The lines below that include the word "cycles" are to be reported.

• Supplied material:

========

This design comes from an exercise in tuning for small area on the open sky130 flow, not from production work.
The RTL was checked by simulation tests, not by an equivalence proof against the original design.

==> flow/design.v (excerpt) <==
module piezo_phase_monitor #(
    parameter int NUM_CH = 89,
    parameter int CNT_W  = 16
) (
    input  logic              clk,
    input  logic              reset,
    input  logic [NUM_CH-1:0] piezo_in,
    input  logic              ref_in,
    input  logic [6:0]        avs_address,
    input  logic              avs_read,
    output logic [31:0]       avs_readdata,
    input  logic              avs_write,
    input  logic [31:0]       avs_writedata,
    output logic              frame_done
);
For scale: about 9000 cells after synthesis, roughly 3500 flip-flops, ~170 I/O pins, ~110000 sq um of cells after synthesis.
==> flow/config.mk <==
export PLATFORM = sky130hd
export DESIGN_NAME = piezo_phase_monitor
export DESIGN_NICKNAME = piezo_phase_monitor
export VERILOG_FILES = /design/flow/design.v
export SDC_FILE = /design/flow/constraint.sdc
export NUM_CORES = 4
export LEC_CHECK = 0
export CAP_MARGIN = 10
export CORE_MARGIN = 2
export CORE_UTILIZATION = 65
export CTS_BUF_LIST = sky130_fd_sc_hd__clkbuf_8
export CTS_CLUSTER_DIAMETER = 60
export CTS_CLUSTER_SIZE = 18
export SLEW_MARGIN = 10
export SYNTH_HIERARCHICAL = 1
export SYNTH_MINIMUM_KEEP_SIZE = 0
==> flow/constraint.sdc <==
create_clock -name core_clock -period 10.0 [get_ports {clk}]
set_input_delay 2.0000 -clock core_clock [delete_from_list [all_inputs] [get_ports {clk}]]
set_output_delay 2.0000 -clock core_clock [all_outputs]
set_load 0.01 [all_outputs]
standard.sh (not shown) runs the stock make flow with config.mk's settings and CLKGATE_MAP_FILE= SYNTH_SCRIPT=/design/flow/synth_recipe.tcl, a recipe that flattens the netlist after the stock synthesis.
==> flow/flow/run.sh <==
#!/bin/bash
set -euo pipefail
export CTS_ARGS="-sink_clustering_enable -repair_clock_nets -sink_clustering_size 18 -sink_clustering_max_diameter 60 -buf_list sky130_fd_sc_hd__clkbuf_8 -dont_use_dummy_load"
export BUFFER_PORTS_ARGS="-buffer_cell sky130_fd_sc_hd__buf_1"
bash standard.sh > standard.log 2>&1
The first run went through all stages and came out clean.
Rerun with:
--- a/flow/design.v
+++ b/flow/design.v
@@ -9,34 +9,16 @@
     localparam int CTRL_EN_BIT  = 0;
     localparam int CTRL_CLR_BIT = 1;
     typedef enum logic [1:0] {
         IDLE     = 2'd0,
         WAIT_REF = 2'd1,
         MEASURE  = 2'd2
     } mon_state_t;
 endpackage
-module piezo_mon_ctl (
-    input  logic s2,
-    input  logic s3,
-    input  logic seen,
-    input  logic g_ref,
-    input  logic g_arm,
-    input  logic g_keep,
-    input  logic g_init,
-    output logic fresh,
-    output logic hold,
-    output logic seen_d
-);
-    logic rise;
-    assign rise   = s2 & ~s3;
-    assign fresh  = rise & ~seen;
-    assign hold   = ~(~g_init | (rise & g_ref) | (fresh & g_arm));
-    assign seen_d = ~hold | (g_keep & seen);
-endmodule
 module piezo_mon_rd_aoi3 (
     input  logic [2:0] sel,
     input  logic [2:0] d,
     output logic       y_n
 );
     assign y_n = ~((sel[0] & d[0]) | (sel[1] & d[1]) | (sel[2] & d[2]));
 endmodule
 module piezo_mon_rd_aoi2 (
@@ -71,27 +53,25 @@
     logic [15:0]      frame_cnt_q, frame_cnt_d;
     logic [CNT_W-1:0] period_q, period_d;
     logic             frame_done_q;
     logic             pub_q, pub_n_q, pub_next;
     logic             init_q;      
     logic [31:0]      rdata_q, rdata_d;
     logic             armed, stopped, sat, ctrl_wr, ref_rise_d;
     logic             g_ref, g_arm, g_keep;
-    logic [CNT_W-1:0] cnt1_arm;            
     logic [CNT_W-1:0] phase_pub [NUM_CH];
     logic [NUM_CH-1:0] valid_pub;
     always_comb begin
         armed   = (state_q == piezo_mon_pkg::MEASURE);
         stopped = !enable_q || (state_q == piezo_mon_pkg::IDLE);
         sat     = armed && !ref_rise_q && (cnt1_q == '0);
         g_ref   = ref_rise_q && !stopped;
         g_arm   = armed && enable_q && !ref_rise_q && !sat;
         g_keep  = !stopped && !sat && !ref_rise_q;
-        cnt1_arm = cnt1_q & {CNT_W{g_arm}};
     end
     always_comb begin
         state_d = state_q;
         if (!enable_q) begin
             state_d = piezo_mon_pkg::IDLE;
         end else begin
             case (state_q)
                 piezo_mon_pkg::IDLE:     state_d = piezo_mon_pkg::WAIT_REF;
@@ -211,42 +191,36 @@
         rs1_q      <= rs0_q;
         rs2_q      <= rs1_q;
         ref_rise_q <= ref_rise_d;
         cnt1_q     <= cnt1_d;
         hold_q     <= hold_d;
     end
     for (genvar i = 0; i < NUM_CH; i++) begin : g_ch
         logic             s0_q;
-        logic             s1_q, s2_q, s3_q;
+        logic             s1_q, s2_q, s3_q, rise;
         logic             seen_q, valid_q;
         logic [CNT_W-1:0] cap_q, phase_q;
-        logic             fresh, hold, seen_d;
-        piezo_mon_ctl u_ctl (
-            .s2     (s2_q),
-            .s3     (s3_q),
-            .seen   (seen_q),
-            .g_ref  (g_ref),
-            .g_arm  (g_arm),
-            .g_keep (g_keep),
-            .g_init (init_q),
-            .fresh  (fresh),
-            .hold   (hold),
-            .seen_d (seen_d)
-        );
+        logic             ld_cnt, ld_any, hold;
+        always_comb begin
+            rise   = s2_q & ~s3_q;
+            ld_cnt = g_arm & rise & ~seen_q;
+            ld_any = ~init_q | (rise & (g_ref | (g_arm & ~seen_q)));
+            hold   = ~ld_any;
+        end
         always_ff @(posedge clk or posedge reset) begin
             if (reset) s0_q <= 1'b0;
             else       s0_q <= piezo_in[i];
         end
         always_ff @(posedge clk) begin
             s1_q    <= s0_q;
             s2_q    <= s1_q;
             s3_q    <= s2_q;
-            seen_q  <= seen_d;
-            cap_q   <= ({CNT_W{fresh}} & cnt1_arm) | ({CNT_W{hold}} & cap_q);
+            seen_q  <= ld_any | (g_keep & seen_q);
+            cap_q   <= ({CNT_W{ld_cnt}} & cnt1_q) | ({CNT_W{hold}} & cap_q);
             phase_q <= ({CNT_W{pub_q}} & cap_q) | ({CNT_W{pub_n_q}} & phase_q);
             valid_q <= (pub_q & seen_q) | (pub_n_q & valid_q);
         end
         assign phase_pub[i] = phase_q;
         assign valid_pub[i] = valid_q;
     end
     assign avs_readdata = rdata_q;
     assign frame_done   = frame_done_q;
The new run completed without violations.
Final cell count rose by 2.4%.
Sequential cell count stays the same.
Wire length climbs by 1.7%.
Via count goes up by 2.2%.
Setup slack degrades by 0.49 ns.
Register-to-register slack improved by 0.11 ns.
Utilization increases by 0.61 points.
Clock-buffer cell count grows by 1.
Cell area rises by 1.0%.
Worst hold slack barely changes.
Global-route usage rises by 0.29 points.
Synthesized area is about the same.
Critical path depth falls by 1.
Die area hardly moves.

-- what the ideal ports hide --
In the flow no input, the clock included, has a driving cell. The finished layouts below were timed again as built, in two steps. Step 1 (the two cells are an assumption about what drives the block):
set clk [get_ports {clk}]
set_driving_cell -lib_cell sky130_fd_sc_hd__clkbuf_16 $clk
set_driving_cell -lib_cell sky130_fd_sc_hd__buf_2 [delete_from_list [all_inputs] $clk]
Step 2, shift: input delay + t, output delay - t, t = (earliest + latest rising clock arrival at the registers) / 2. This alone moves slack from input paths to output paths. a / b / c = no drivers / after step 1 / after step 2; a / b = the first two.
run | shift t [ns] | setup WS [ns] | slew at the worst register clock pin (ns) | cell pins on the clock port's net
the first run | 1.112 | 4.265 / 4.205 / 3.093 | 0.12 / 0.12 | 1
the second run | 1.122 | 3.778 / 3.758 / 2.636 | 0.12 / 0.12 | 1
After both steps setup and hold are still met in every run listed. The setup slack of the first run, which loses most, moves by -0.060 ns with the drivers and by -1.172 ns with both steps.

========

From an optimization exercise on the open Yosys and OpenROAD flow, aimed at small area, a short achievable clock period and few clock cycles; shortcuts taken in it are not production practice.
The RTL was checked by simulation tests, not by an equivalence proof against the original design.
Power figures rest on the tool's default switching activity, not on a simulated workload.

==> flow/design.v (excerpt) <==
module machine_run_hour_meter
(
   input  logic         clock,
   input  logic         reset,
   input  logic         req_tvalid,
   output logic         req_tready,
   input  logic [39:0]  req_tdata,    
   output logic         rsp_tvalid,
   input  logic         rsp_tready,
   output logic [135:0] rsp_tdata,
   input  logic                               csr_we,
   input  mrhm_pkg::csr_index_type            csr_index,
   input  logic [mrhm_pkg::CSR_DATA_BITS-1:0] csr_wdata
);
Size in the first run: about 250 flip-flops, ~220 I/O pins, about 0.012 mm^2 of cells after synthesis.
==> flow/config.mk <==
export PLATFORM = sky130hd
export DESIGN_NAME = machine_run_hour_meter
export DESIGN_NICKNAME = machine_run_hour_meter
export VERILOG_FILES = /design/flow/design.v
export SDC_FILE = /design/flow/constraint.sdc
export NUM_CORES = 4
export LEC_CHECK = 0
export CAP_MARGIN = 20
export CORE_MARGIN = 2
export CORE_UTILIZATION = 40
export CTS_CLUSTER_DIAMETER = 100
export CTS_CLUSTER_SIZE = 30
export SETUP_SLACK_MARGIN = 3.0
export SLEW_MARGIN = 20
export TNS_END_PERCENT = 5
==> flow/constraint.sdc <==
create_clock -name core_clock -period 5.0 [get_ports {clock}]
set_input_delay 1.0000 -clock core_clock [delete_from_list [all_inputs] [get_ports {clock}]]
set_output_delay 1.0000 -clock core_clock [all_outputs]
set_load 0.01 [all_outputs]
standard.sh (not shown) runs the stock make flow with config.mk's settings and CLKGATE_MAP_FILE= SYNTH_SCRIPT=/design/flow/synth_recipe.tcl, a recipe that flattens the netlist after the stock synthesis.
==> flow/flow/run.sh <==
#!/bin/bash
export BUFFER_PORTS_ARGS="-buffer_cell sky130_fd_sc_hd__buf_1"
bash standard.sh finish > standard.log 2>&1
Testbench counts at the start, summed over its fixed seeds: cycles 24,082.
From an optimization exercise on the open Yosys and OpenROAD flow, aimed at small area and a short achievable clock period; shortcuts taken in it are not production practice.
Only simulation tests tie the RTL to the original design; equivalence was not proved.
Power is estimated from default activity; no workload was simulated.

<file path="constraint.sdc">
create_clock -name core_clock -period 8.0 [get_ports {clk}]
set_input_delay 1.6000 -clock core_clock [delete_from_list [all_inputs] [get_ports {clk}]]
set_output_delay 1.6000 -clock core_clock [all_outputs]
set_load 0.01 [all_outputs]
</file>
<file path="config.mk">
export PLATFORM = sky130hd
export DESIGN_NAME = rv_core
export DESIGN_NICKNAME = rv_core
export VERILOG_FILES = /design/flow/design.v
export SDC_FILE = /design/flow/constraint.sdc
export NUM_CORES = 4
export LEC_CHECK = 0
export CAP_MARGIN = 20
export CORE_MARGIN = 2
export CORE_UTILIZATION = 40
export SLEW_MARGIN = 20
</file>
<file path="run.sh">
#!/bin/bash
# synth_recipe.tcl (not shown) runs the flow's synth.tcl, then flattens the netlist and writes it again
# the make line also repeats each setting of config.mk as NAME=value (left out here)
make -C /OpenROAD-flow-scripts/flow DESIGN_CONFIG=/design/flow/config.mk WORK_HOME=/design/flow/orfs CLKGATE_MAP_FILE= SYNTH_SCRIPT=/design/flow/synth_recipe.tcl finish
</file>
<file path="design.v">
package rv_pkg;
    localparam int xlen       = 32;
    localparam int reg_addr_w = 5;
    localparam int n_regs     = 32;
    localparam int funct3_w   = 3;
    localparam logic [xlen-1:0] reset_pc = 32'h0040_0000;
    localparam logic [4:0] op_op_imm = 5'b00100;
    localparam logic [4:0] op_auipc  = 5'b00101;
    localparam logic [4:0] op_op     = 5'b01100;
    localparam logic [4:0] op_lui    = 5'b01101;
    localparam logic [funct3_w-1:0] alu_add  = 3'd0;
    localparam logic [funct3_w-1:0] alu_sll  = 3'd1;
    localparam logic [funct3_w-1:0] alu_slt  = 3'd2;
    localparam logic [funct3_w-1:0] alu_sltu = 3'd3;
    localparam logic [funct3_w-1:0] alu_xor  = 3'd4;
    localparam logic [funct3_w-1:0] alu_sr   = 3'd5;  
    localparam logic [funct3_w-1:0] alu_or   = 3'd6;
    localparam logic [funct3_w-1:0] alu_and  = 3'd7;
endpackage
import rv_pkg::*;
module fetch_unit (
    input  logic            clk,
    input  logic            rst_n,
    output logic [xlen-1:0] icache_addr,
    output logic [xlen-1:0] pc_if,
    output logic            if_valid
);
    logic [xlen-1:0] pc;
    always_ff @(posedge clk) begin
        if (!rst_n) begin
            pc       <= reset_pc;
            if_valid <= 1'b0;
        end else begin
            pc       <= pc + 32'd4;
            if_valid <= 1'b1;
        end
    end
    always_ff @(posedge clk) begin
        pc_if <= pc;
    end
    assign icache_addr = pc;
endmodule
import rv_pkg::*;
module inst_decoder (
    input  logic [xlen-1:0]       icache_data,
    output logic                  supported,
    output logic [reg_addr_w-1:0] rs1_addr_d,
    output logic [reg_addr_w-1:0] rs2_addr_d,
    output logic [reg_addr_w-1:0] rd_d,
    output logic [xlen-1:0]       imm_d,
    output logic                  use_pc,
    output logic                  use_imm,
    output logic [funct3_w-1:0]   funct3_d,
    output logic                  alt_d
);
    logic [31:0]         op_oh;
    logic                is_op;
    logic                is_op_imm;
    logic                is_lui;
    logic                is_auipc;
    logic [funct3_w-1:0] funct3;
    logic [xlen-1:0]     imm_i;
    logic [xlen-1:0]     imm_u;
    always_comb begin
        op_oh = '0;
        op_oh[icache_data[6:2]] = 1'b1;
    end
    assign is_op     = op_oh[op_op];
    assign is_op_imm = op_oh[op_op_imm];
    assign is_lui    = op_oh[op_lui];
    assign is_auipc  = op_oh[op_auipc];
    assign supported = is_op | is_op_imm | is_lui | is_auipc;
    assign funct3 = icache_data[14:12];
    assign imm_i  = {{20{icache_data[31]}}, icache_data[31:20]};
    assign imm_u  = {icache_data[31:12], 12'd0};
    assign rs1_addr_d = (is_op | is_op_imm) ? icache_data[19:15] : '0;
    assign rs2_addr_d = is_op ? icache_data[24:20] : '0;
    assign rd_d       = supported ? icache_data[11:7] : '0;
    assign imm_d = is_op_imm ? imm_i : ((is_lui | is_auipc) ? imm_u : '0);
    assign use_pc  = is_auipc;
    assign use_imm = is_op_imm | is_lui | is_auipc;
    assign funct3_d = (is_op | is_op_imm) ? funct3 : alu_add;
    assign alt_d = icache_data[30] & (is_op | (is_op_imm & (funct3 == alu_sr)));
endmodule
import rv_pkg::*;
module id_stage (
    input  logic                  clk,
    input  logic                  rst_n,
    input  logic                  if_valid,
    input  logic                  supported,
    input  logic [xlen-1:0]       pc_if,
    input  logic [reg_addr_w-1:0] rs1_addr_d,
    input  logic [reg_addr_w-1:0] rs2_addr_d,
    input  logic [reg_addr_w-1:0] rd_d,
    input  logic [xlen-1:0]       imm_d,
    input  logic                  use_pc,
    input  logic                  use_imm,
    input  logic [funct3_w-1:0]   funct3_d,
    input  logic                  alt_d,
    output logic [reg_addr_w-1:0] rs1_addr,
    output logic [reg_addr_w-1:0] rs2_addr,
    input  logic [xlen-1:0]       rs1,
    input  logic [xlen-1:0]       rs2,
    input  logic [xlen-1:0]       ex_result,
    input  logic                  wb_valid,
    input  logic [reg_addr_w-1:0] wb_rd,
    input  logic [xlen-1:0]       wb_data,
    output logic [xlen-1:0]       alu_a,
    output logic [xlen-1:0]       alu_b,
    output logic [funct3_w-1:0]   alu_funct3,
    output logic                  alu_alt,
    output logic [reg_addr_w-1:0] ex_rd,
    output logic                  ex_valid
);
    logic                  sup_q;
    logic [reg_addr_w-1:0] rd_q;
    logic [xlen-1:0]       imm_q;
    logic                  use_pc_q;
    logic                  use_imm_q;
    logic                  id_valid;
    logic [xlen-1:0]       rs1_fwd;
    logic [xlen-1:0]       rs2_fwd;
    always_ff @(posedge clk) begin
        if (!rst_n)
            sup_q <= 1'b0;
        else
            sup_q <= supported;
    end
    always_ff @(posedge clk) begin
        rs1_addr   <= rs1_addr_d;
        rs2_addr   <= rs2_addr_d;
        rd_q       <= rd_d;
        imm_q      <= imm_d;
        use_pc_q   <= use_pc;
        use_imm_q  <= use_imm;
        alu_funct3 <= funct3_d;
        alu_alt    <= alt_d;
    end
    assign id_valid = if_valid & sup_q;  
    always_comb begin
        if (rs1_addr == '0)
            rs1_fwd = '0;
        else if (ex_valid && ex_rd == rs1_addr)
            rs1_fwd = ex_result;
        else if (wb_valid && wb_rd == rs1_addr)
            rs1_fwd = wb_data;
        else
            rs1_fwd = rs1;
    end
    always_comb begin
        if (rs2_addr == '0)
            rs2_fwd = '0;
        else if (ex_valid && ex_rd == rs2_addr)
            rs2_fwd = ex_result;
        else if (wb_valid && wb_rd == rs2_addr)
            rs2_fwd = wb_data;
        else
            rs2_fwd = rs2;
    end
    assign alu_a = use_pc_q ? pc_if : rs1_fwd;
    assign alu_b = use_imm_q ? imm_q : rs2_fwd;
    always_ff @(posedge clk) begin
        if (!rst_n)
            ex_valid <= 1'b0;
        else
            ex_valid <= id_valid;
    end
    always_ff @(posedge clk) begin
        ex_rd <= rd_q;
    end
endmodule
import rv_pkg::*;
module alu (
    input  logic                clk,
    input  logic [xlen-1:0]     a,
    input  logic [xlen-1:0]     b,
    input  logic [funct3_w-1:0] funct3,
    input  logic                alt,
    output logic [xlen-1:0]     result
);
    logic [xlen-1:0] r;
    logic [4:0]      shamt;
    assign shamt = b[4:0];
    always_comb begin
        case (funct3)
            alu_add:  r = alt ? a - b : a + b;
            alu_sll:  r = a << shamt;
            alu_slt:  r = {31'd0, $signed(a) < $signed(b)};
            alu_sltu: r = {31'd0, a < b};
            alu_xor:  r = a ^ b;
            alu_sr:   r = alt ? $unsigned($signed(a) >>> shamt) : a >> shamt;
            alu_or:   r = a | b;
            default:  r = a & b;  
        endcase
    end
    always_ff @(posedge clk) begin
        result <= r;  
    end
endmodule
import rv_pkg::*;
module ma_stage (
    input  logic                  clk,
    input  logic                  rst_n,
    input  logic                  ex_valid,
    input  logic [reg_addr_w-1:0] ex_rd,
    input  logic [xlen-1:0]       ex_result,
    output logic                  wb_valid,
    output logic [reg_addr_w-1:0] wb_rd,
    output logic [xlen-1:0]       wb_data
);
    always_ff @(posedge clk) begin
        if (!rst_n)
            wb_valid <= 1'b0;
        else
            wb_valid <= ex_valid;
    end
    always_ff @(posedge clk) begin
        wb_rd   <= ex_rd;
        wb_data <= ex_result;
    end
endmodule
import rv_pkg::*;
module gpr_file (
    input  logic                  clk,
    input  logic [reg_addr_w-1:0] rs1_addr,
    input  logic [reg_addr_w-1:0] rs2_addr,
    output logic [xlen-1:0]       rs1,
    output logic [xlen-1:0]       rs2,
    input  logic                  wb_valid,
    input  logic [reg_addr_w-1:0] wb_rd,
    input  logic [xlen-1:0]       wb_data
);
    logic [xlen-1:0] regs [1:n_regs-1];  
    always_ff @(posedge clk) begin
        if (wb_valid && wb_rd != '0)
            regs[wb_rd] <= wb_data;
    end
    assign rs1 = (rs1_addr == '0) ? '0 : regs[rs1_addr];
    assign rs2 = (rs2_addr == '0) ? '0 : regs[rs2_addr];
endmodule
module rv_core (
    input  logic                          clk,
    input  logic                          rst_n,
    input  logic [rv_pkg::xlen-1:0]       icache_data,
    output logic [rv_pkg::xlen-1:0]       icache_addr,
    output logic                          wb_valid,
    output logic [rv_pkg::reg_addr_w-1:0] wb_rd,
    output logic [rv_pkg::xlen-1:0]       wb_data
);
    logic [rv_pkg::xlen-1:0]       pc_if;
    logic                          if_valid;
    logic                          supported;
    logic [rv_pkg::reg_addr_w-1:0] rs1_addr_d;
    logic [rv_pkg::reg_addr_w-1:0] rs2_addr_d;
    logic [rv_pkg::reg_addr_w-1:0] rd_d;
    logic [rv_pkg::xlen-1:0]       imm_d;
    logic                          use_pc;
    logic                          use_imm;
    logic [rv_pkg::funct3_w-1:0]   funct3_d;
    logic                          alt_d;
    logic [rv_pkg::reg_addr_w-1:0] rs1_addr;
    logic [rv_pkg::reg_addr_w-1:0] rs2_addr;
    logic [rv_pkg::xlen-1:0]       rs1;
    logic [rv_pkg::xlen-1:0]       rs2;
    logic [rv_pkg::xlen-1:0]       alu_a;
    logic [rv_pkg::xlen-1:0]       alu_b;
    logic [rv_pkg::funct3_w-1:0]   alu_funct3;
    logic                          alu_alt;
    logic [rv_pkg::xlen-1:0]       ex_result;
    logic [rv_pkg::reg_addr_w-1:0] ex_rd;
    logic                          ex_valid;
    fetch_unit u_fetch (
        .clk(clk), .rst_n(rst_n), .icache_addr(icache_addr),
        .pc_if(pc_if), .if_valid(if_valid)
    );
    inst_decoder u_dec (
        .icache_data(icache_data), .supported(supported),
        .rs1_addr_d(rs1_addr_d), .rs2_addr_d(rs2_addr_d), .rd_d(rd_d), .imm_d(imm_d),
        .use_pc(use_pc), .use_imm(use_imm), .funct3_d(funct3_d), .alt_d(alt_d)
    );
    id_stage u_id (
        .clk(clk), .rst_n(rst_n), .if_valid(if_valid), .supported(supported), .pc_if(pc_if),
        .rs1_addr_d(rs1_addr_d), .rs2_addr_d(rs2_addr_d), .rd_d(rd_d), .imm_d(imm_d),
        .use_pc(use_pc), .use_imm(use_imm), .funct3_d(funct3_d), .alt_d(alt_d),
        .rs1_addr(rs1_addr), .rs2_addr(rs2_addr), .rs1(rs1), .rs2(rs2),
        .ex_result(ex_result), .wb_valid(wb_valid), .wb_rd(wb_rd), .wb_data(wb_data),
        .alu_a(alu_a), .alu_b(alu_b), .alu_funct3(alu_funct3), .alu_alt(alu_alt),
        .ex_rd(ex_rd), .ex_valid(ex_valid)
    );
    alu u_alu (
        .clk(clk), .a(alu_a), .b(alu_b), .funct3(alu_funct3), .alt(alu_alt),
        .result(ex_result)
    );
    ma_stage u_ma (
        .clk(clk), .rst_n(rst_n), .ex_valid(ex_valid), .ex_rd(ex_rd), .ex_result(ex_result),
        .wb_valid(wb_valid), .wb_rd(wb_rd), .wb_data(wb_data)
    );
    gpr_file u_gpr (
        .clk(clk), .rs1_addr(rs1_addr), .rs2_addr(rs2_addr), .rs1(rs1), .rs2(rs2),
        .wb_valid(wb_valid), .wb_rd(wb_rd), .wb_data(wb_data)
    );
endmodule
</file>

========

• Finished task:
From an optimization exercise on the open Yosys and OpenROAD flow, aimed at small area, a short achievable clock period and few clock cycles; shortcuts taken in it are not production practice.
Testbench counts at the start, summed over its fixed seeds: cycles 24,082.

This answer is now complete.